BACKGROUND: Microcalcifications in atherosclerotic plaques are destabilizing, predict adverse cardiovascular events, and are associated with increased morbidity and mortality.18 F-fluoride positron emission tomography (PET)/computed tomography (CT) imaging has demonstrated promise as a useful clinical diagnostic tool in identifying high-risk plaques; however, there is confusion as to the underlying mechanism of signal amplification seen in PET-positive, CT-negative image regions. This study tested the hypothesis that 18 F-fluoride PET/CT can identify early microcalcifications.

METHODS: 18 F-fluoride signal amplification derived from microcalcifications was validated against near-infrared fluorescence molecular imaging and histology using an in vitro 3-dimensional hydrogel collagen platform, ex vivo human specimens, and a mouse model of atherosclerosis.
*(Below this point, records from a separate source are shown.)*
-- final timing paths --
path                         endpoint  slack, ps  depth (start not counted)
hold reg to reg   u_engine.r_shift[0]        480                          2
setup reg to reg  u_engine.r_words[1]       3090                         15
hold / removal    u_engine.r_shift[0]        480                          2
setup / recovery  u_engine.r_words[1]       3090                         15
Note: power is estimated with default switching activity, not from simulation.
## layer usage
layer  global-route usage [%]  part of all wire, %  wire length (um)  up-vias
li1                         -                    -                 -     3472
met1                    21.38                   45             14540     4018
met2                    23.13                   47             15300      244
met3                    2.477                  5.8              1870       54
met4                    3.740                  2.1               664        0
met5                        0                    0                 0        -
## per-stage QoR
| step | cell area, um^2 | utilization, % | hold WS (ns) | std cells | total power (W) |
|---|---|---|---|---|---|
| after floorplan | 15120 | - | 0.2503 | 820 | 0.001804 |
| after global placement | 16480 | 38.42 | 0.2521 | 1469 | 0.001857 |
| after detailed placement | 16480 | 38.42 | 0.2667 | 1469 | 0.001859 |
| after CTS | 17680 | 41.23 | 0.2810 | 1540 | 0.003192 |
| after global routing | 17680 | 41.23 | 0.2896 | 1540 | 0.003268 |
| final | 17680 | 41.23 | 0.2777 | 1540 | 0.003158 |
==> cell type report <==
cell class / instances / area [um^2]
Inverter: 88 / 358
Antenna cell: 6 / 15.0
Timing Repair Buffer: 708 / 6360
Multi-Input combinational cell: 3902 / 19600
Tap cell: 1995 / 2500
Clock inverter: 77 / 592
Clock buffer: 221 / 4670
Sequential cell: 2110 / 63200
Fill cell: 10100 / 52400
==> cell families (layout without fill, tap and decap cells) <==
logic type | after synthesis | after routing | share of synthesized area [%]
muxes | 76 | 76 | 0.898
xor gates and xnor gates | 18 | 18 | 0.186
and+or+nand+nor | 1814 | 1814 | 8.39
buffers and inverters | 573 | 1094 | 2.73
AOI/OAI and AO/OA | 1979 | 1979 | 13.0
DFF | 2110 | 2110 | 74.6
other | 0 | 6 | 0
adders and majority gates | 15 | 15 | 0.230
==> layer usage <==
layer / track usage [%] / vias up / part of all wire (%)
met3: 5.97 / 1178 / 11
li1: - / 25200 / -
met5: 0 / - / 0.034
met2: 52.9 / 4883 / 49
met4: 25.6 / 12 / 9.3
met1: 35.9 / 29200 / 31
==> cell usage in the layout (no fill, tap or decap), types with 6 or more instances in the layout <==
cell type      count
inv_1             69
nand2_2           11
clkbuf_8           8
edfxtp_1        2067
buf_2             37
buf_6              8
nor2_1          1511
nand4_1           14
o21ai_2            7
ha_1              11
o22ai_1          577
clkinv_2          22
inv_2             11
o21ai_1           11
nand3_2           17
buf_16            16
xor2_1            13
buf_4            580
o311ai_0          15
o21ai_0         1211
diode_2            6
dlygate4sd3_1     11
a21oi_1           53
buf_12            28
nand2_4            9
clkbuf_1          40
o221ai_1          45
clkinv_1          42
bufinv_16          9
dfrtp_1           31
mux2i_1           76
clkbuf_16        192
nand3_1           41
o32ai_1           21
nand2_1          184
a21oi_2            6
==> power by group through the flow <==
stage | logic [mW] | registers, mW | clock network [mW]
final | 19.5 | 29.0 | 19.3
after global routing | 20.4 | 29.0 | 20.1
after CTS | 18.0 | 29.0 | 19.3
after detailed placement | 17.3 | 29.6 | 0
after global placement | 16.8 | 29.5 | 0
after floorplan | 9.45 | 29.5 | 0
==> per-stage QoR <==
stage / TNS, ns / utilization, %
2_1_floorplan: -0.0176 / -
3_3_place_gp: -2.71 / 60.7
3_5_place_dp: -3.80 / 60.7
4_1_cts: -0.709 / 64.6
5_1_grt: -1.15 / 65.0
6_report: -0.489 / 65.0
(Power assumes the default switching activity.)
### src/rtl/core/chg_cfg_regs.sv
// ----------------------------------------------------------------------------
// chg_cfg_regs
// Configuration register file written over the config write channel.
// ----------------------------------------------------------------------------
module chg_cfg_regs
(
    input  logic                        clk,
    input  logic                        rst_n,
    input  logic                        wr_en,
    input  chg_pkg::chg_reg_t           wr_index,
    input  logic [chg_pkg::CFG_DATA_W-1:0] wr_data,
    output chg_pkg::chg_cfg_t           cfg
);
    import chg_pkg::*;

    chg_cfg_t cfg_reg;
    chg_cfg_t cfg_next;

    // Select the register addressed by the write
    always_comb
    begin
        cfg_next = cfg_reg;
        if (wr_en)
        begin
            case (wr_index)
                REG_INTERFACE_MODE: cfg_next.interface_mode = chg_mode_t'(wr_data[2:0]);
                REG_VOLTAGE_TARGET: cfg_next.voltage_target = wr_data[9:0];
                REG_TIMEOUT_RELOAD: cfg_next.timeout_reload = wr_data[9:0];
                REG_MAX_CURRENT:    cfg_next.max_current    = wr_data[7:0];
                default:            cfg_next = cfg_reg;
            endcase
        end
    end

    // Hold the registers
    always_ff @(posedge clk or negedge rst_n)
    begin
        if (!rst_n)
        begin
            cfg_reg.interface_mode <= MODE_NONE;
            cfg_reg.voltage_target <= '0;
            cfg_reg.timeout_reload <= TIMEOUT_RESET;
            cfg_reg.max_current    <= MAX_CURRENT_RESET;
        end
        else
        begin
            cfg_reg <= cfg_next;
        end
    end

    assign cfg = cfg_reg;

endmodule

### src/rtl/core/chg_step.sv
// ----------------------------------------------------------------------------
// chg_step
// Gate and ramp state with the single-pass update for one item.
// ----------------------------------------------------------------------------
module chg_step
(
    input  logic                 clk,
    input  logic                 rst_n,
    input  logic                 step_en,
    input  chg_pkg::chg_item_t   item,
    input  chg_pkg::chg_cfg_t    cfg,
    output chg_pkg::chg_result_t result
);
    import chg_pkg::*;

    logic [7:0] stored_duty_reg,   stored_duty_next;
    logic [9:0] timeout_count_reg, timeout_count_next;
    logic       timed_out_reg,     timed_out_next;
    logic       start_permit_reg,  start_permit_next;
    logic [7:0] current_ramp_reg,  current_ramp_next;
    logic       charging_reg,      charging_next;

    logic [13:0] volt_word;
    logic [8:0]  ramp_step;

    // Scale the voltage target to the frame word
    assign volt_word = {4'd0, cfg.voltage_target} * VOLT_SCALE;

    // Step the ramp toward the target, clamp to the maximum
    always_comb
    begin
        ramp_step = {1'b0, current_ramp_reg};
        if (item.measured_volts < cfg.voltage_target)
        begin
            ramp_step = ramp_step + 9'd1;
        end
        else if (current_ramp_reg != 8'd0)
        begin
            ramp_step = ramp_step - 9'd1;
        end
        if (ramp_step >= {1'b0, cfg.max_current})
        begin
            ramp_step = {1'b0, cfg.max_current};
        end
    end

    // Work out the next state and the result for this item
    always_comb
    begin
        stored_duty_next   = stored_duty_reg;
        timeout_count_next = timeout_count_reg;
        timed_out_next     = timed_out_reg;
        start_permit_next  = start_permit_reg;
        current_ramp_next  = current_ramp_reg;
        charging_next      = charging_reg;
        result             = '0;

        case (item.opcode)
            OP_START:
            begin
                case (cfg.interface_mode)
                    MODE_NONE:
                    begin
                        if (item.run_request && item.ac_request)
                        begin
                            start_permit_next = !timed_out_reg;
                        end
                        else
                        begin
                            timed_out_next     = 1'b0;
                            timeout_count_next = cfg.timeout_reload;
                            start_permit_next  = 1'b0;
                        end
                    end
                    MODE_DC:
                    begin
                        start_permit_next = (stored_duty_reg != 8'd0) && item.run_request;
                    end
                    MODE_LIM, MODE_CPC, MODE_COMBO:
                    begin
                        start_permit_next = item.run_request && item.ac_request;
                    end
                    default:
                    begin
                        start_permit_next = start_permit_reg;
                    end
                endcase
            end
            OP_TICK:
            begin
                if (item.charge_mode_active)
                begin
                    // Pilot duty countdown
                    if (stored_duty_reg == 8'd0)
                    begin
                        if (timeout_count_reg != 10'd0)
                        begin
                            timeout_count_next = timeout_count_reg - 10'd1;
                        end
                        else
                        begin
                            timed_out_next = 1'b1;
                        end
                    end
                    else
                    begin
                        timeout_count_next = cfg.timeout_reload;
                        timed_out_next     = 1'b0;
                    end
                    result.pull_in_evse     = start_permit_reg;
                    result.frame_valid      = 1'b1;
                    result.setpoint_word    = {2'd0, volt_word};
                    result.current_setpoint = current_ramp_reg;
                    if (start_permit_reg)
                    begin
                        current_ramp_next = ramp_step[7:0];
                        charging_next     = 1'b1;
                    end
                    else
                    begin
                        current_ramp_next = 8'd0;
                    end
                end
                else
                begin
                    charging_next = 1'b0;
                end
            end
            OP_DUTY:
            begin
                stored_duty_next = item.pilot_duty;
            end
            default:
            begin
                stored_duty_next = stored_duty_reg;
            end
        endcase

        result.clear_to_start = start_permit_next;
        result.charging       = charging_next;
        result.pilot_timeout  = timed_out_next;
    end

    // Commit the state when the item passes through
    always_ff @(posedge clk or negedge rst_n)
    begin
        if (!rst_n)
        begin
            stored_duty_reg   <= '0;
            timeout_count_reg <= TIMEOUT_RESET;
            timed_out_reg     <= 1'b0;
            start_permit_reg  <= 1'b0;
            current_ramp_reg  <= '0;
            charging_reg      <= 1'b0;
        end
        else if (step_en)
        begin
            stored_duty_reg   <= stored_duty_next;
            timeout_count_reg <= timeout_count_next;
            timed_out_reg     <= timed_out_next;
            start_permit_reg  <= start_permit_next;
            current_ramp_reg  <= current_ramp_next;
            charging_reg      <= charging_next;
        end
    end

endmodule
==> src/rtl/aob_pkg.sv <==
// ----------------------------------------------------------------------------
// aob_pkg: shared definitions of the alpha over blend block
// Channel width, derived datapath widths, pipeline depths and the types that
// travel between the front end, the divider lanes and the merge stage.
// ----------------------------------------------------------------------------
package aob_pkg;

  localparam int CHANNEL_BITS = 8;
  localparam int NUM_COLORS   = 3;
  localparam int NUM_LANES    = NUM_COLORS;

  // Product of two channels, the weighted sum, and the doubled rounding terms.
  localparam int PROD_W = 2 * CHANNEL_BITS;
  localparam int PN_W   = 3 * CHANNEL_BITS;
  localparam int NUM_W  = 3 * CHANNEL_BITS + 1;
  localparam int DIV_W  = 2 * CHANNEL_BITS + 1;

  localparam int PREP_STAGES = 4;
  localparam int DIV_STAGES  = CHANNEL_BITS;
  localparam int PIPE_STAGES = PREP_STAGES + DIV_STAGES;

  typedef logic [CHANNEL_BITS-1:0] chan_t;
  typedef logic [NUM_COLORS-1:0][CHANNEL_BITS-1:0] rgb_t;

  localparam chan_t CH_MAX = '1;
  localparam logic [PROD_W-1:0] CH_MAX_SQ = PROD_W'(CH_MAX) * PROD_W'(CH_MAX);

  // Load enables of every pipeline register bank.
  typedef struct packed {
    logic [PREP_STAGES-1:0] prep_en;
    logic [DIV_STAGES-1:0]  div_en;
    logic                   out_en;
  } stage_ctrl_t;

  // Rounded division request: quotient = num2 / dvsr.
  typedef struct packed {
    logic [NUM_W-1:0] num2;
    logic [DIV_W-1:0] dvsr;
  } div_req_t;

  typedef struct packed {
    chan_t red;
    chan_t green;
    chan_t blue;
    chan_t alpha;
  } result_t;

endpackage

==> src/rtl/aob_if.sv <==
// ----------------------------------------------------------------------------
// aob_if: pixel channels of the alpha over blend block
// The input channel carries a top and bottom RGBA pixel, the output channel
// the composite pixel, each with a valid/ready handshake.
// ----------------------------------------------------------------------------
interface aob_in_if;
  import aob_pkg::*;

  logic  valid;
  logic  ready;
  chan_t top_red;
  chan_t top_green;
  chan_t top_blue;
  chan_t top_alpha;
  chan_t bottom_red;
  chan_t bottom_green;
  chan_t bottom_blue;
  chan_t bottom_alpha;

  modport source (
    output valid, top_red, top_green, top_blue, top_alpha,
           bottom_red, bottom_green, bottom_blue, bottom_alpha,
    input  ready
  );

  modport sink (
    input  valid, top_red, top_green, top_blue, top_alpha,
           bottom_red, bottom_green, bottom_blue, bottom_alpha,
    output ready
  );
endinterface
RESULTS: Microcalcification size correlated inversely with collagen concentration. The 18 F-fluoride ligand bound to microcalcifications formed by calcifying vascular smooth muscle cell derived extracellular vesicles in the in vitro 3-dimensional collagen system and exhibited an increasing signal with an increase in collagen concentration (0.25 mg/mL collagen -33.8×102 ±12.4×102 counts per minute; 0.5 mg/mL collagen -67.7×102 ±37.4×102 counts per minute; P=0.0014), suggesting amplification of the PET signal by smaller microcalcifications. We further incubated human atherosclerotic endarterectomy specimens with clinically relevant concentrations of 18 F-fluoride. The 18 F-fluoride ligand labeled microcalcifications in PET-positive, CT-negative regions of explanted human specimens as evidenced by 18 F-fluoride PET/CT imaging, near-infrared fluorescence, and histological analysis. Additionally, the 18 F-fluoride ligand identified micro and macrocalcifications in atherosclerotic aortas obtained from low-density lipoprotein receptor-deficient mice.

CONCLUSIONS: Our results suggest that 18 F-fluoride PET signal in PET-positive, CT-negative regions of human atherosclerotic plaques is the result of developing microcalcifications, and high surface area in regions of small microcalcifications may amplify PET signal.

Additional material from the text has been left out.